▸ **EXERCISE DETAILS**:
Exactly as given, reproduce the records in full.
╭─ EXERCISE MATERIALS
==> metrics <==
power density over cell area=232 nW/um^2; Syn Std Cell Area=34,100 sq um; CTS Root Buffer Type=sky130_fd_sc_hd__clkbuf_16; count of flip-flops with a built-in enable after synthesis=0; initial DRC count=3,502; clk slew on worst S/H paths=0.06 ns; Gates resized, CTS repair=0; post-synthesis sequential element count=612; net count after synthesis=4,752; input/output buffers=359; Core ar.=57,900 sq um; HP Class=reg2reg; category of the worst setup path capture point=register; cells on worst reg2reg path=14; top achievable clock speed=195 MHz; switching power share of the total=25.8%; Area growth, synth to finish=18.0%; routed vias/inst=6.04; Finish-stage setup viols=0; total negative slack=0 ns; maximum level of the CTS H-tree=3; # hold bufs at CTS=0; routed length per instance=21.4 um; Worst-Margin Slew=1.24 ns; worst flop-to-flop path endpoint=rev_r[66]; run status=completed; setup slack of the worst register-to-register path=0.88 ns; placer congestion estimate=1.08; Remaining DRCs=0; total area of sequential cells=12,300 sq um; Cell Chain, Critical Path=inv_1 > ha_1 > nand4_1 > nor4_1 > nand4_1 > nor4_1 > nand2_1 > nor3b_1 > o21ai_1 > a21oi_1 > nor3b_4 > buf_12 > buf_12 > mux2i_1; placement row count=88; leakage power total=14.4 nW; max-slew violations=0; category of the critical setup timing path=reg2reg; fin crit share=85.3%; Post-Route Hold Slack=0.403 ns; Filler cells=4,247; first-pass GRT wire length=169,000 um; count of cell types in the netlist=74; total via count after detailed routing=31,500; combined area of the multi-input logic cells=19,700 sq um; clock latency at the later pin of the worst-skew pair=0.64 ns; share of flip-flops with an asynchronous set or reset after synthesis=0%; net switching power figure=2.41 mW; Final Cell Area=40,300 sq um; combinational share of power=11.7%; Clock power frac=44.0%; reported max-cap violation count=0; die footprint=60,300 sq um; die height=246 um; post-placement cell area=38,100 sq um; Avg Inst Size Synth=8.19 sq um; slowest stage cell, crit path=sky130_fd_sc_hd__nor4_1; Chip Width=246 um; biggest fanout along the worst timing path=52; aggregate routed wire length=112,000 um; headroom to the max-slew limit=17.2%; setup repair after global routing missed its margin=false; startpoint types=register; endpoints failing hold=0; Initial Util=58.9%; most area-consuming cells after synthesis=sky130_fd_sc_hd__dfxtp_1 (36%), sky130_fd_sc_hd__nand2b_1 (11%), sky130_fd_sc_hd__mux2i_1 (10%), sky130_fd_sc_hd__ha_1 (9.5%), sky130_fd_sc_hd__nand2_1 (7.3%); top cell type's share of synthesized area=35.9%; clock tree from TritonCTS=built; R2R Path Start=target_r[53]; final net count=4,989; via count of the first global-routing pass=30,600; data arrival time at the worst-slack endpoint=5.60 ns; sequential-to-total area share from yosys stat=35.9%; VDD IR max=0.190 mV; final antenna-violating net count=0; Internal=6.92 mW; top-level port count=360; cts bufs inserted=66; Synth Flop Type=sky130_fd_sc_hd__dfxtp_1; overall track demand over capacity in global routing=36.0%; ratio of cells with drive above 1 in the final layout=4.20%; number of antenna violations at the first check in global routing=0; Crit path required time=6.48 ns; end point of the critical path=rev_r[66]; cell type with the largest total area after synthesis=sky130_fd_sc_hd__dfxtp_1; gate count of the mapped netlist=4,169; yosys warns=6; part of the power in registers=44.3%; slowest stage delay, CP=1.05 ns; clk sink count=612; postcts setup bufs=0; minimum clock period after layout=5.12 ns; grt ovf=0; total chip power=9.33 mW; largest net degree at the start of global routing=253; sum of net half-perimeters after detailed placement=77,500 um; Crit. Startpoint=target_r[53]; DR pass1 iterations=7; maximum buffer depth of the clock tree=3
$ cat config.mk
export PLATFORM = sky130hd
export DESIGN_NAME = programmable_delay_line
export DESIGN_NICKNAME = d
export VERILOG_FILES = /design/src/rtl/programmable_delay_line.sv
export SDC_FILE = /design/constraint.sdc
export NUM_CORES = 1
export LEC_CHECK = 0
export ABC_AREA = 1
export BUFFER_PORTS_ARGS = -buffer_cell sky130_fd_sc_hd__buf_2
export CORE_ASPECT_RATIO = 2
export CORE_MARGIN = 2
export CORE_UTILIZATION = 56
export CTS_CLUSTER_SIZE = 25
export DETAILED_ROUTE_END_ITERATION = 7
export PLACE_DENSITY = 0.8
export SLEW_MARGIN = 5
export SYNTH_ARGS = -nofsm -noshare
export SYNTH_HDL_FRONTEND = slang
export SYNTH_SLANG_ARGS = --single-unit
$ cat constraint.sdc
create_clock -name clk_i -period 3.1 [get_ports clk_i]
set_clock_uncertainty 0.15 [all_clocks]
set_input_delay 0.62 -clock clk_i [delete_from_list [all_inputs] [get_ports clk_i]]
set_output_delay 0.62 -clock clk_i [all_outputs]
set_load 0.03 [all_outputs]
╰─
▸ **ANSWER BELOW**:
==> metrics <==
power density over cell area=232 nW/um^2; Syn Std Cell Area=34,100 sq um; CTS Root Buffer Type=sky130_fd_sc_hd__clkbuf_16; count of flip-flops with a built-in enable after synthesis=0; initial DRC count=3,502; clk slew on worst S/H paths=0.06 ns; Gates resized, CTS repair=0; post-synthesis sequential element count=612; net count after synthesis=4,752; input/output buffers=359; Core ar.=57,900 sq um; HP Class=reg2reg; category of the worst setup path capture point=register; cells on worst reg2reg path=14; top achievable clock speed=195 MHz; switching power share of the total=25.8%; Area growth, synth to finish=18.0%; routed vias/inst=6.04; Finish-stage setup viols=0; total negative slack=0 ns; maximum level of the CTS H-tree=3; # hold bufs at CTS=0; routed length per instance=21.4 um; Worst-Margin Slew=1.24 ns; worst flop-to-flop path endpoint=rev_r[66]; run status=completed; setup slack of the worst register-to-register path=0.88 ns; placer congestion estimate=1.08; Remaining DRCs=0; total area of sequential cells=12,300 sq um; Cell Chain, Critical Path=inv_1 > ha_1 > nand4_1 > nor4_1 > nand4_1 > nor4_1 > nand2_1 > nor3b_1 > o21ai_1 > a21oi_1 > nor3b_4 > buf_12 > buf_12 > mux2i_1; placement row count=88; leakage power total=14.4 nW; max-slew violations=0; category of the critical setup timing path=reg2reg; fin crit share=85.3%; Post-Route Hold Slack=0.403 ns; Filler cells=4,247; first-pass GRT wire length=169,000 um; count of cell types in the netlist=74; total via count after detailed routing=31,500; combined area of the multi-input logic cells=19,700 sq um; clock latency at the later pin of the worst-skew pair=0.64 ns; share of flip-flops with an asynchronous set or reset after synthesis=0%; net switching power figure=2.41 mW; Final Cell Area=40,300 sq um; combinational share of power=11.7%; Clock power frac=44.0%; reported max-cap violation count=0; die footprint=60,300 sq um; die height=246 um; post-placement cell area=38,100 sq um; Avg Inst Size Synth=8.19 sq um; slowest stage cell, crit path=sky130_fd_sc_hd__nor4_1; Chip Width=246 um; biggest fanout along the worst timing path=52; aggregate routed wire length=112,000 um; headroom to the max-slew limit=17.2%; setup repair after global routing missed its margin=false; startpoint types=register; endpoints failing hold=0; Initial Util=58.9%; most area-consuming cells after synthesis=sky130_fd_sc_hd__dfxtp_1 (36%), sky130_fd_sc_hd__nand2b_1 (11%), sky130_fd_sc_hd__mux2i_1 (10%), sky130_fd_sc_hd__ha_1 (9.5%), sky130_fd_sc_hd__nand2_1 (7.3%); top cell type's share of synthesized area=35.9%; clock tree from TritonCTS=built; R2R Path Start=target_r[53]; final net count=4,989; via count of the first global-routing pass=30,600; data arrival time at the worst-slack endpoint=5.60 ns; sequential-to-total area share from yosys stat=35.9%; VDD IR max=0.190 mV; final antenna-violating net count=0; Internal=6.92 mW; top-level port count=360; cts bufs inserted=66; Synth Flop Type=sky130_fd_sc_hd__dfxtp_1; overall track demand over capacity in global routing=36.0%; ratio of cells with drive above 1 in the final layout=4.20%; number of antenna violations at the first check in global routing=0; Crit path required time=6.48 ns; end point of the critical path=rev_r[66]; cell type with the largest total area after synthesis=sky130_fd_sc_hd__dfxtp_1; gate count of the mapped netlist=4,169; yosys warns=6; part of the power in registers=44.3%; slowest stage delay, CP=1.05 ns; clk sink count=612; postcts setup bufs=0; minimum clock period after layout=5.12 ns; grt ovf=0; total chip power=9.33 mW; largest net degree at the start of global routing=253; sum of net half-perimeters after detailed placement=77,500 um; Crit. Startpoint=target_r[53]; DR pass1 iterations=7; maximum buffer depth of the clock tree=3
$ cat config.mk
export PLATFORM = sky130hd
export DESIGN_NAME = programmable_delay_line
export DESIGN_NICKNAME = d
export VERILOG_FILES = /design/src/rtl/programmable_delay_line.sv
export SDC_FILE = /design/constraint.sdc
export NUM_CORES = 1
export LEC_CHECK = 0
export ABC_AREA = 1
export BUFFER_PORTS_ARGS = -buffer_cell sky130_fd_sc_hd__buf_2
export CORE_ASPECT_RATIO = 2
export CORE_MARGIN = 2
export CORE_UTILIZATION = 56
export CTS_CLUSTER_SIZE = 25
export DETAILED_ROUTE_END_ITERATION = 7
export PLACE_DENSITY = 0.8
export SLEW_MARGIN = 5
export SYNTH_ARGS = -nofsm -noshare
export SYNTH_HDL_FRONTEND = slang
export SYNTH_SLANG_ARGS = --single-unit
$ cat constraint.sdc
create_clock -name clk_i -period 3.1 [get_ports clk_i]
set_clock_uncertainty 0.15 [all_clocks]
set_input_delay 0.62 -clock clk_i [delete_from_list [all_inputs] [get_ports clk_i]]
set_output_delay 0.62 -clock clk_i [all_outputs]
set_load 0.03 [all_outputs]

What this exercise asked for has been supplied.